A central part of the campaign is encouraging savers to write to their employer or pension fund, asking how their money is being invested, and what impact it has on people and planet.

Are you ready to answer these questions?

It is always easier to respond to members’ queries if you already have a well-thought-out position on the topic and can highlight actions you are taking. An obvious place to start is the information that’s already in the public domain or available to members on request, such as member booklets, your Statement of Investment Principles, scheme accounts and, for DC schemes, member-friendly information about the investment options.

  • However, that’s unlikely to provide all the answers that members will seek, so I recommend you consider how you will answer harder questions such as:
  • Is my pension invested in companies involved with weapons, cigarettes, deforestation or child labour?
  • How much of my pension is supporting affordable housing, clean energy, vaccine development and essential infrastructure?
  • How are you protecting my pension savings from climate change?
  • How will my money help the economy to “build back better” after the pandemic?

Page 15 of our recent paper suggests some points you could include in your answer.

I expect many trustees and employers will find these questions hard. You may not have thought about these issues in this way before, instead grouping them under broad headings such as “environmental, social and governance (ESG) factors” and “responsible investment”. If so, I encourage you to dig deeper, starting by putting questions like those above to your investment managers and advisers.
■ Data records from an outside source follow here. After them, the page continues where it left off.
===== config.mk =====
export PLATFORM = sky130hd
export DESIGN_NAME = maze_path_rle
export DESIGN_NICKNAME = d
export VERILOG_FILES = /design/src/rtl/maze_path_rle_pkg.sv /design/src/rtl/maze_seg_fifo.sv /design/src/rtl/maze_path_rle.sv
export SDC_FILE = /design/constraint.sdc
export NUM_CORES = 1
export LEC_CHECK = 0
export CORE_MARGIN = 8
export CORE_UTILIZATION = 45
export CTS_CLUSTER_SIZE = 8
export DETAILED_ROUTE_END_ITERATION = 8
export SLEW_MARGIN = 25
export SYNTH_ARGS = -nofsm -noshare
export SYNTH_HDL_FRONTEND = slang
export SYNTH_SLANG_ARGS = --single-unit

===== constraint.sdc =====
create_clock -name clk -period 3.25 [get_ports clk]
set_clock_uncertainty 0.2 [all_clocks]
set_input_delay 0.65 -clock clk [delete_from_list [all_inputs] [get_ports clk]]
set_output_delay 0.65 -clock clk [all_outputs]
set_load 0.05 [all_outputs]

===== src/rtl/maze_path_rle_pkg.sv =====
// maze_path_rle_pkg: shared definitions for the maze path run-length encoder.
// Contents: the direction codes, the maze interior bounds and goal cell, the
// FSM state encoding, the segment record, and a bounds-check helper.
`timescale 1ns/1ps
package maze_path_rle_pkg;

  // Step directions as produced by the maze solver
  localparam logic [1:0] DIR_RIGHT = 2'b00;
  localparam logic [1:0] DIR_DOWN  = 2'b01;
  localparam logic [1:0] DIR_LEFT  = 2'b10;
  localparam logic [1:0] DIR_UP    = 2'b11;

  // Walker coordinates are 5-bit; the legal interior is 1..17 on both axes
  localparam int              COORD_W   = 5;
  localparam logic [COORD_W-1:0] COORD_MIN = 5'd1;
  localparam logic [COORD_W-1:0] COORD_MAX = 5'd17;
  localparam logic [COORD_W-1:0] GOAL_X    = 5'd17;
  localparam logic [COORD_W-1:0] GOAL_Y    = 5'd17;

  localparam int LEN_W  = 5;  // run length field
  localparam int STEP_W = 9;  // path step counter, saturating
  localparam int SEG_W  = 2 + LEN_W + 1;

  typedef enum logic [1:0] {
    ST_IDLE,
    ST_RUN,
    ST_FLUSH
  } state_e;

  typedef struct packed {
    logic [1:0]       dir;
    logic [LEN_W-1:0] len;
    logic             last;
  } seg_t;

  function automatic logic in_bounds(input logic [COORD_W-1:0] c);
    return (c >= COORD_MIN) && (c <= COORD_MAX);
  endfunction

endpackage


===== src/rtl/maze_seg_fifo.sv =====
// maze_seg_fifo: synchronous first-word-fall-through FIFO for encoded segments.
// The head entry sits in an output register so the consumer sees registered
// data. A write while full with no simultaneous read is dropped and flagged.
// Ports:
//   clk, rst_n   clock, asynchronous active-low reset
//   wr_en        request to enqueue wr_data
//   wr_data      entry to enqueue
//   rd_en        consumer accepts the head (ignored when empty)
//   rd_data      registered head entry
//   valid        head entry present (FIFO not empty)
//   full         all DEPTH entries occupied
//   drop         this cycle's write is lost because the FIFO is full
`timescale 1ns/1ps
module maze_seg_fifo #(
  parameter int DEPTH = 8,
  parameter int WIDTH = 8
) (
  input  logic             clk,
  input  logic             rst_n,
  input  logic             wr_en,
  input  logic [WIDTH-1:0] wr_data,
  input  logic             rd_en,
  output logic [WIDTH-1:0] rd_data,
  output logic             valid,
  output logic             full,
  output logic             drop
);

  localparam int AW = $clog2(DEPTH);
  localparam int CW = AW + 1;

  logic [WIDTH-1:0] mem [DEPTH];
  logic [AW-1:0]    wr_ptr, rd_ptr, rd_ptr_inc;
  logic [CW-1:0]    count, count_next;
  logic [WIDTH-1:0] head_q, head_next;
  logic             valid_q;
  logic             empty, push, pop;

  assign empty      = (count == '0);
  assign full       = (count == CW'(DEPTH));
  assign pop        = rd_en && !empty;
  // A full FIFO still accepts a write when the head leaves in the same cycle
  assign push       = wr_en && (!full || pop);
  assign drop       = wr_en && full && !pop;
  assign rd_ptr_inc = rd_ptr + 1'b1;
  assign count_next = count + CW'(push) - CW'(pop);

  // Next value of the head register: the entry behind the popped one, or the
  // incoming write when it lands in an otherwise empty FIFO.
  always_comb begin
    // NOTE: assign every always_comb output a default first so no path leaves it unassigned (no latch).
    head_next = head_q;
    if (pop) begin
      if (count > CW'(1)) begin
        head_next = mem[rd_ptr_inc];
      end else if (push) begin
        head_next = wr_data;
      end
    end else if (empty && push) begin
      head_next = wr_data;
    end
  end

  // NOTE: storage array has no reset; validity is tracked by count, so stale contents are never observed.
  always_ff @(posedge clk) begin
    if (push) begin
      mem[wr_ptr] <= wr_data;
    end
  end

  // NOTE: sequential state uses non-blocking assignments so every register samples pre-edge values.
  always_ff @(posedge clk or negedge rst_n) begin
    if (!rst_n) begin
      wr_ptr  <= '0;
      rd_ptr  <= '0;
      count   <= '0;
      head_q  <= '0;
      valid_q <= 1'b0;
    end else begin
      if (push) wr_ptr <= wr_ptr + 1'b1;
      if (pop)  rd_ptr <= rd_ptr_inc;
      count   <= count_next;
      head_q  <= head_next;
      valid_q <= (count_next != '0);
    end
  end

  assign rd_data = head_q;
  assign valid   = valid_q;

endmodule


===== src/rtl/maze_path_rle.sv =====
// maze_path_rle: run-length encoder and path checker behind the maze solver.
// Each burst of in_valid cycles is one path; contiguous equal directions are
// packed into (dir, len) segments of at most MAXRUN and queued in a FIFO.
// The walker position is tracked from (1,1) to flag out-of-maze steps and a
// path that does not finish on the goal cell.
// Ports:
//   clk, rst_n    clock, asynchronous active-low reset
//   in_valid      solver step valid (one high burst = one path)
//   in            step direction: 00 right, 01 down, 10 left, 11 up
//   out_ready     consumer accepts the head segment
//   out_valid     head segment valid
//   out_dir       head segment direction
//   out_len       head segment length 1..MAXRUN
//   out_last      head segment closes its path
//   done          one-cycle pulse once a path's last segment is enqueued
//   steps         step count of the most recent path (saturates at 511)
//   err_bound     sticky: a step left the 1..17 interior
//   err_end       sticky: path finished off the goal cell
//   err_ovf       sticky: a segment was dropped on a full FIFO
`timescale 1ns/1ps
module maze_path_rle
  import maze_path_rle_pkg::*;
#(
  parameter int DEPTH  = 8,
  parameter int MAXRUN = 31
) (
  input  logic              clk,
  input  logic              rst_n,
  input  logic              in_valid,
  input  logic [1:0]        in,
  input  logic              out_ready,
  output logic              out_valid,
  output logic [1:0]        out_dir,
  output logic [LEN_W-1:0]  out_len,
  output logic              out_last,
  output logic              done,
  output logic [STEP_W-1:0] steps,
  output logic              err_bound,
  output logic              err_end,
  output logic              err_ovf
);

  localparam logic [LEN_W-1:0]  MAX_LEN  = LEN_W'(MAXRUN);
  localparam logic [STEP_W-1:0] STEP_SAT = '1;

  state_e              state_q, state_d;
  logic [COORD_W-1:0]  x_q, y_q, base_x, base_y, next_x, next_y;
  logic [1:0]          run_dir_q;
  logic [LEN_W-1:0]    run_len_q;
  logic [STEP_W-1:0]   step_cnt_q, steps_q;
  logic                done_q, err_bound_q, err_end_q, err_ovf_q;
  logic                start, extend, step_oob, close_path;
  logic                enq_valid;
  seg_t                enq_seg, head_seg;
  logic                fifo_full, fifo_drop;

  // A step outside RUN opens a new path, so it is applied from (1,1)
  assign start      = in_valid && (state_q != ST_RUN);
  assign close_path = (state_q == ST_RUN) && !in_valid;
  assign extend     = (state_q == ST_RUN) && in_valid &&
                      (in == run_dir_q) && (run_len_q != MAX_LEN);
  assign base_x     = start ? COORD_MIN : x_q;
  assign base_y     = start ? COORD_MIN : y_q;

  // Position arithmetic wraps at 5 bits; leaving 1..17 is flagged, not clamped
  always_comb begin
    next_x = base_x;
    next_y = base_y;
    unique case (in)
      DIR_RIGHT: next_x = base_x + 1'b1;
      DIR_DOWN:  next_y = base_y + 1'b1;
      DIR_LEFT:  next_x = base_x - 1'b1;
      DIR_UP:    next_y = base_y - 1'b1;
      default:   ;
    endcase
  end

  assign step_oob = !in_bounds(next_x) || !in_bounds(next_y);

  always_comb begin
    state_d   = state_q;
    enq_valid = 1'b0;
    enq_seg   = '{dir: run_dir_q, len: run_len_q, last: 1'b0};
    unique case (state_q)
      ST_IDLE, ST_FLUSH: begin
        state_d = in_valid ? ST_RUN : ST_IDLE;
      end
      ST_RUN: begin
        if (!in_valid) begin
          enq_valid    = 1'b1;
          enq_seg.last = 1'b1;
          state_d      = ST_FLUSH;
        end else if (!extend) begin
          enq_valid = 1'b1;
        end
      end
      default: state_d = ST_IDLE;
    endcase
  end

  always_ff @(posedge clk or negedge rst_n) begin
    if (!rst_n) begin
      state_q     <= ST_IDLE;
      x_q         <= COORD_MIN;
      y_q         <= COORD_MIN;
      run_dir_q   <= '0;
      run_len_q   <= '0;
      step_cnt_q  <= '0;
      steps_q     <= '0;
      done_q      <= 1'b0;
      err_bound_q <= 1'b0;
      err_end_q   <= 1'b0;
      err_ovf_q   <= 1'b0;
    end else begin
      state_q <= state_d;
      done_q  <= close_path;

      if (in_valid) begin
        x_q <= next_x;
        y_q <= next_y;
      end

      if (start) begin
        run_dir_q   <= in;
        run_len_q   <= LEN_W'(1);
        step_cnt_q  <= STEP_W'(1);
        err_bound_q <= step_oob;
        err_end_q   <= 1'b0;
        err_ovf_q   <= 1'b0;
      end else begin
        if (in_valid) begin
          if (extend) begin
            run_len_q <= run_len_q + 1'b1;
          end else begin
            run_dir_q <= in;
            run_len_q <= LEN_W'(1);
          end
          if (step_cnt_q != STEP_SAT) step_cnt_q <= step_cnt_q + 1'b1;
          if (step_oob) err_bound_q <= 1'b1;
        end
        if (fifo_drop) err_ovf_q <= 1'b1;
        if (close_path) begin
          steps_q <= step_cnt_q;
          if ((x_q != GOAL_X) || (y_q != GOAL_Y)) err_end_q <= 1'b1;
        end
      end
    end
  end

  maze_seg_fifo #(
    .DEPTH (DEPTH),
    .WIDTH (SEG_W)
  ) u_fifo (
    .clk     (clk),
    .rst_n   (rst_n),
    .wr_en   (enq_valid),
    .wr_data (enq_seg),
    .rd_en   (out_ready),
    .rd_data (head_seg),
    .valid   (out_valid),
    .full    (fifo_full),
    .drop    (fifo_drop)
  );

  assign out_dir   = head_seg.dir;
  assign out_len   = head_seg.len;
  assign out_last  = head_seg.last;
  assign done      = done_q;
  assign steps     = steps_q;
  assign err_bound = err_bound_q;
  assign err_end   = err_end_q;
  assign err_ovf   = err_ovf_q;

endmodule

==> results of run 1 <==
metrics by stage:
| stage | setup WS, ns | total power [W] |
|---|---|---|
| floorplan | 0.0951 | 0.00375 |
| global placement | -0.221 | 0.00437 |
| detailed placement | -0.275 | 0.00442 |
| CTS | 0.165 | 0.00632 |
| global route | 0.0169 | 0.00664 |
| finish | 0.174 | 0.00623 |
timing repair:
action,4_1_cts,5_1_grt
setup endpoints to repair,0,2
endpoints found under the hold margin,0,0
gates resized for setup,0,3
hold buffers,0,0
flip-flops by register name, indices dropped and copies added, names as in the netlist:
| register | count |
|---|---|
| steps | 9 |
| err_bound | 1 |
| err_end | 1 |
| done | 1 |
| err_ovf | 1 |
| u_fifo.rd_ptr | 3 |
| step_cnt_q | 9 |
| u_fifo.wr_ptr | 3 |
| u_fifo.mem | 64 |
| u_fifo.count | 4 |
| x_q | 5 |
| run_dir_q | 2 |
| u_fifo.rd_data | 8 |
| run_len_q | 5 |
| y_q | 5 |
| state_q | 2 |
| u_fifo.valid | 1 |
cell type report:
type	instances	area (um^2)	share of cell area, %
Clock buffer	17	425	5.96
Multi-Input combinational cell	284	2160	30.3
Clock inverter	15	174	2.44
Inverter	22	82.6	1.16
Sequential cell	124	3430	48.0
Timing Repair Buffer	79	656	9.18
Tap cell	172	215	3.01
worst paths after layout:
path,startpoint,endpoint,slack [ns],cells past startpoint
max,in_valid,err_bound$_DFFE_PN0P_,0.17,11
min,rst_n,u_fifo.rd_data[2]$_DFFE_PN0P_,0.11,1
max reg2reg,u_fifo.count[2]$_DFF_PN0_,u_fifo.valid$_DFF_PN0_,0.26,12
min reg2reg,state_q[1]$_DFFE_PN0P_,state_q[1]$_DFFE_PN0P_,0.28,2
max in group asynchronous,rst_n,x_q[0]$_DFFE_PN1P_,1.99,2
min in group clk,state_q[1]$_DFFE_PN0P_,state_q[1]$_DFFE_PN0P_,0.28,2
cells in the mapped netlist, types with 11 or more instances:
library cell | instances | share of area (%)
edfxtp_1 | 64 | 33
dfrtp_1 | 58 | 25
nor2_1 | 41 | 2.7
nand2_1 | 39 | 2.5
a21oi_1 | 26 | 2.3
o21ai_0 | 22 | 1.9
ha_1 | 21 | 4.6
inv_1 | 20 | 1.3
mux4_2 | 16 | 6.3
mux2i_1 | 12 | 2.1
nor3_1 | 12 | 1.0
mux2_2 | 11 | 2.2
nand3_1 | 11 | 0.96
xnor2_1 | 11 | 1.7
xor2_1 | 11 | 1.7
critical path, delay by kind of cell:
kind | cells | cell delay (ns)
adder cells (fa/ha/maj) | 2 | 0.67
buffers and inverters | 2 | 0.63
AO/OA/AOI/OAI | 3 | 0.51
AND/OR/NAND/NOR | 3 | 0.42
multiplexers | 1 | 0.29
per-layer routing:
layer | vias to the layer above | GRT usage [%] | part of all wire, %
met5 | - | 0 | 0
li1 | 1777 | - | -
met4 | 0 | 5.53 | 0.66
met1 | 1800 | 17.6 | 45
met2 | 52 | 24.0 | 50
met3 | 4 | 4.51 | 3.7
power by group through the flow:
stage | sequential (W) | clock, W | combinational [W]
floorplan | 0.00239 | 0 | 0.00136
global placement | 0.00216 | 0 | 0.00221
detailed placement | 0.00217 | 0 | 0.00225
CTS | 0.00214 | 0.00191 | 0.00226
global route | 0.00218 | 0.00199 | 0.00247
finish | 0.00214 | 0.00187 | 0.00222
cell families (layout without fill, tap and decap cells):
family	after synthesis	in the layout	share of synthesized area [%]
adders and majority gates	24	24	5.62
DFF	124	124	59.7
and+or+nand+nor	133	133	11.0
xor gates and xnor gates	22	22	3.36
buffers and inverters	37	133	2.77
muxes	39	39	10.5
AOI/OAI and AO/OA	66	66	7.08
==> results by group, run 1 <==
Critical path
  – Critical path class: in -> reg
  – Startpoint Class: input pin
  – CP max-delay cell: clkdlybuf4s50_1
  – Crit-path max FO: 4
  – Cell mode on critical path: nand2b_1
  – Worst EP required: 3.33 ns
  – Crit path cell chain: clkdlybuf4s50_1 -> ha_1 -> buf_4 -> nand2b_1 -> fa_1 -> nand2b_1 -> a21oi_2 -> mux2i_1 -> a2111oi_1 -> o21ba_2 -> nand3_1
  – Critical Path End Type: flip-flop
  – Max incr delay on CP: 0.49 ns
  – CP Data Arrival Time: 3.16 ns

Layout
  – Commonest non-fill, non-tap cells in the layout: edfxtp_1, dfrtp_1, buf_4
  – Nets@finish: 558
  – Design area: 0.00714 mm^2
  – Commonest non-fill, non-tap cell in the layout: edfxtp_1
  – Antenna fix cells: 0
  – Fraction of layout cells with a size suffix above 1: 22.2%
  – Area Overhead vs Synth: 24.4%
  – Fillers: 1078
  – Final std cells w/o fill: 713
  – Final Util: 57.1%

Synth
  – Yosys cell types: 48
  – Ys flop type: edfxtp_1
  – Syn nets: 475
  – Sequential share of the synthesized area: 59.7%
  – Syn Area/Cell: 12.9 um^2
  – Post-synth EDFFs: 64
  – Async SR Flop Fraction: 48.4%
  – Mapped cell area: 0.00574 mm^2
  – Yosys warning total: 0
  – Flops & latches, synth: 124
  – Post-synthesis cell count: 445

Routing
  – DR pass1 iterations: 4
  – Final wirelength: 10800 um
  – Post-route DRC: 0
  – Post-route ant nets: 0
  – Iteration-0 DRC Markers: 177
  – Via count: 3633
  – Via/cell ratio: 5.10
  – DR WL/cell: 15.2 um

Clocking
  – Setup repair bufs after CTS: 0
  – Number of H-tree levels: 4
  – CTS tree: done
  – Worst-path clk slew: 0.06 ns
  – CTS buffer count: 17
  – Worst-skew pair later-pin latency: 0.41 ns
  – Clock sinks: 124
  – Root buf cell: clkbuf_16
  – Worst-case clock buffer depth: 2

Global route
  – Tot GR Track Use: 14.6%
  – Vias in the first global route: 3791
  – Grt ovf: 0
  – Largest net degree at the start of global routing: 32
  – First-pass GRT wire length: 18600 um
  – Initial antenna violation count: 0

Power
  – Internal cell power: 0.00417 W
  – Clock power share: 30.0%
  – Sw Share: 33.0%
  – Sw power: 0.00206 W
  – Worst ir drop on vdd: 0.000364 V
  – Power per cell area: 872 mW/mm^2
  – Combinational Power Share: 35.6%
  – Leakage: 2.91 nW
  – Reg power frac: 34.4%

Floorplan
  – I/O pins: 28
  – Chip Height: 129 um
  – Die span in x: 129 um
  – Site row count: 41
  – Die area: 0.0166 mm^2
  – Core area: 0.0125 mm^2
  – Starting Density: 45.9%

Place
  – Port-buffer cells: 27
  – GPL Wtd Cong: 0.857
  – Cell count after placement: 681
  – HPWL Detailed: 7860 um
  – Placed cell areas: 0.00654 mm^2

Timing
  – RSZ-0062 raised after global routing: false
  – Minimum clock period: 3.08 ns
  – Fmax: 325 MHz
  – Max_slew headroom: 50.1%
  – Final period util: 94.6%
  – Final Setup Violations: 0
  – Count of endpoints failing hold in the final timing report: 0
  – TNS Setup: 0 ns
  – Worst-margin pin slew: 0.749 ns
  – Slew Limit Fails: 0
  – Worst hold slack: 0.108 ns

Worst hold path
  – HP Class: in -> async

Job
  – Max Cap Violations: 0

Status
  – Status: completed
(Power assumes the default switching activity.)
==> run 2: changes to the inputs <==
--- a/config.mk
+++ b/config.mk
@@ -5,6 +5,7 @@
 export SDC_FILE = /design/constraint.sdc
 export NUM_CORES = 1
 export LEC_CHECK = 0
+export ABC_AREA = 1
 export CORE_MARGIN = 8
 export CORE_UTILIZATION = 45
 export CTS_CLUSTER_SIZE = 8
==> results by group, run 2 <==
Status
  – Status: completed

Floorplan
  – Site row count: 42
  – Core area: 0.0131 mm^2
  – Starting Density: 45.7%
  – I/O pins: 28
  – Chip Height: 131 um
  – Die span in x: 131 um
  – Die area: 0.0172 mm^2

Clocking
  – CTS tree: done
  – Hold_buf cts: 0
  – Worst-case clock buffer depth: 2
  – CTS buffer count: 17
  – Number of H-tree levels: 4
  – Root buf cell: clkbuf_16
  – Setup repair bufs after CTS: 0
  – Clock sinks: 124
  – Post-CTS sizing: 0
  – Worst-skew pair later-pin latency: 0.41 ns
  – Worst-path clk slew: 0.05 ns

Synth
  – Synth top cells by count: nand2_1, nor2_1, o21ai_0, edfxtp_1, inv_1
  – Ys flop type: edfxtp_1
  – Syn nets: 656
  – Most common cell in the netlist: nand2_1
  – Yosys cell types: 44
  – Post-synth EDFFs: 64
  – Flops & latches, synth: 124
  – Largest area contributor in the netlist: edfxtp_1
  – Top cells by area, synth: edfxtp_1, dfrtp_1, nand2_1
  – Yosys warning total: 0
  – Synth top area share: 32.2%
  – Async SR Flop Fraction: 48.4%
  – Mapped cell area: 0.00597 mm^2
  – Post-synthesis cell count: 626
  – Sequential share of the synthesized area: 57.3%
  – Syn Area/Cell: 9.54 um^2

Place
  – Port-buffer cells: 27
  – HPWL Detailed: 9410 um
  – GPL Wtd Cong: 0.832
  – Placed cell areas: 0.00665 mm^2
  – Cell count after placement: 849

Critical path
  – Buf+Inv Stages, Crit Path: 3
  – Critical Path End Type: flip-flop
  – Startpoint Class: input pin
  – Crit-path max FO: 4
  – CP Data Arrival Time: 3.10 ns
  – Crit path cell chain: clkdlybuf4s50_1 -> ha_1 -> inv_1 -> nor4_2 -> nand2_2 -> nand2_2 -> nor2_4 -> ha_1 -> inv_1 -> fa_1 -> xnor2_1 -> or4_1
  – Worst EP required: 3.33 ns
  – CP max-delay cell: clkdlybuf4s50_1
  – Critical path class: in -> reg
  – Worst path top cell family by delay: simple AND/OR/NAND/NOR gates
  – Max incr delay on CP: 0.54 ns

Layout
  – Reg area: 0.00343 mm^2
  – Antenna fix cells: 0
  – Nets@finish: 722
  – Fillers: 1165
  – Commonest non-fill, non-tap cells in the layout: nand2_1, nor2_1, o21ai_0
  – Max reg flops: 64
  – Final std cells w/o fill: 881
  – Largest Register: u_fifo.mem
  – Fraction of layout cells with a size suffix above 1: 12.5%
  – Design area: 0.00722 mm^2
  – Commonest non-fill, non-tap cell in the layout: nand2_1
  – Area Overhead vs Synth: 20.8%
  – Final Util: 55.2%
  – Area of the multi-input gates: 0.00220 mm^2

Timing
  – RSZ-0062 raised after global routing: false
  – Fmax: 331 MHz
  – Max_slew headroom: 44.0%
  – TNS Setup: 0 ns
  – Final period util: 93.0%
  – Worst-margin pin slew: 0.837 ns
  – Slew Limit Fails: 0
  – Count of endpoints failing hold in the final timing report: 0
  – Minimum clock period: 3.02 ns
  – Final Setup Violations: 0

Power
  – Power per cell area: 892 mW/mm^2
  – Leakage: 3.15 nW
  – Internal cell power: 0.00402 W
  – Sw Share: 37.6%
  – Total Power: 0.00644 W
  – Worst ir drop on vdd: 0.000460 V
  – Combinational Power Share: 38.7%
  – Reg power frac: 32.9%
  – Sw power: 0.00242 W
  – Clock power share: 28.4%

Routing
  – Final wirelength: 13300 um
  – Via/cell ratio: 5.02
  – DR pass1 iterations: 5
  – Post-route DRC: 0
  – Via count: 4425
  – DR WL/cell: 15.1 um
  – Post-route ant nets: 0
  – Iteration-0 DRC Markers: 310

Global route
  – First-pass GRT wire length: 22800 um
  – Largest net degree at the start of global routing: 34
  – Tot GR Track Use: 16.4%
  – Initial antenna violation count: 0
  – Grt ovf: 0
  – Vias in the first global route: 4576

Worst hold path
  – HP Class: in -> async

Job
  – Max Cap Violations: 0
==> run 2: area by class of cell <==
cell class / count / area share, %
flip-flops and latches: 124 / 47.5
multi-input cells: 417 / 30.5
repair buffers: 65 / 7.63
clock buffers: 20 / 6.05
inverters: 67 / 3.52
well taps: 176 / 3.05
clock inverters: 12 / 1.79
==> run 2: layer usage <==
metal,GRT usage [%],routed length [um],up-vias
met3,3.96,569,18
met5,0,0,-
li1,-,-,2213
met1,19.9,5890,2112
met2,27.2,6640,82
met4,7.42,238,0
==> run 2: worst paths after layout <==
| path | startpoint | to | slack, ns | cells past startpoint |
|---|---|---|---|---|
| min | rst_n | step_cnt_q[1]$_DFFE_PN0P_ | 0.03 | 1 |
| min reg2reg | steps[6]$_DFFE_PN0P_ | steps[6]$_DFFE_PN0P_ | 0.28 | 2 |
| max reg2reg | run_len_q[3]$_DFFE_PN0P_ | u_fifo.valid$_DFF_PN0_ | 0.36 | 12 |
| max in group asynchronous | rst_n | x_q[0]$_DFFE_PN1P_ | 2.08 | 2 |
| max | in_valid | u_fifo.valid$_DFF_PN0_ | 0.23 | 12 |
| min in group clk | steps[6]$_DFFE_PN0P_ | steps[6]$_DFFE_PN0P_ | 0.28 | 2 |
Do you think your members would be satisfied with the answers you receive? If not, actions you could consider are:

  • Insisting your managers justify any investments they have in sin sectors or fossil fuels.
  • Switching money into funds with strong ESG and sustainability credentials, eg tracking a low carbon equity index or making an allocation to an impact fund.
  • Developing a strategy to manage climate-related risks to your scheme, including monitoring relevant metrics and setting targets to improve them (our News Alert sets out expectations in this area).
  • Starting a dialogue with members to understand their views on ESG and ethical topics – perhaps running a focus group, holding a members’ event or surveying members.

How far can you go in accommodating your members’ preferences? There are some tricky legal questions and practical difficulties that we explore in Member views: implications for your investment strategy. Nonetheless, I believe there is a large degree of overlap between what members want and what pension schemes can do.

Solutions to real-world problems are a source of good investment opportunities that can provide strong financial returns from which to pay members’ pensions. Considering these types of investments is therefore entirely consistent with trustees’ fiduciary duty to act in members’ best interests. Conversely, investing in companies with dubious practices or unsustainable business models brings unrewarded financial risks that trustees should be seeking to avoid.

A key theme of the Make My Money Matter campaign is transparency. Recent legislative changes require schemes to publish more information on their ESG policies and, for defined contribution schemes, how they are implementing these policies. You should consider carefully the information you are putting in the public domain, to make sure it can withstand the increasing scrutiny from members. I encourage you to go further by communicating this information to members in an accessible way and tapping into their deeply felt concerns about real-world issues, to help them better understand their pension scheme and its investments.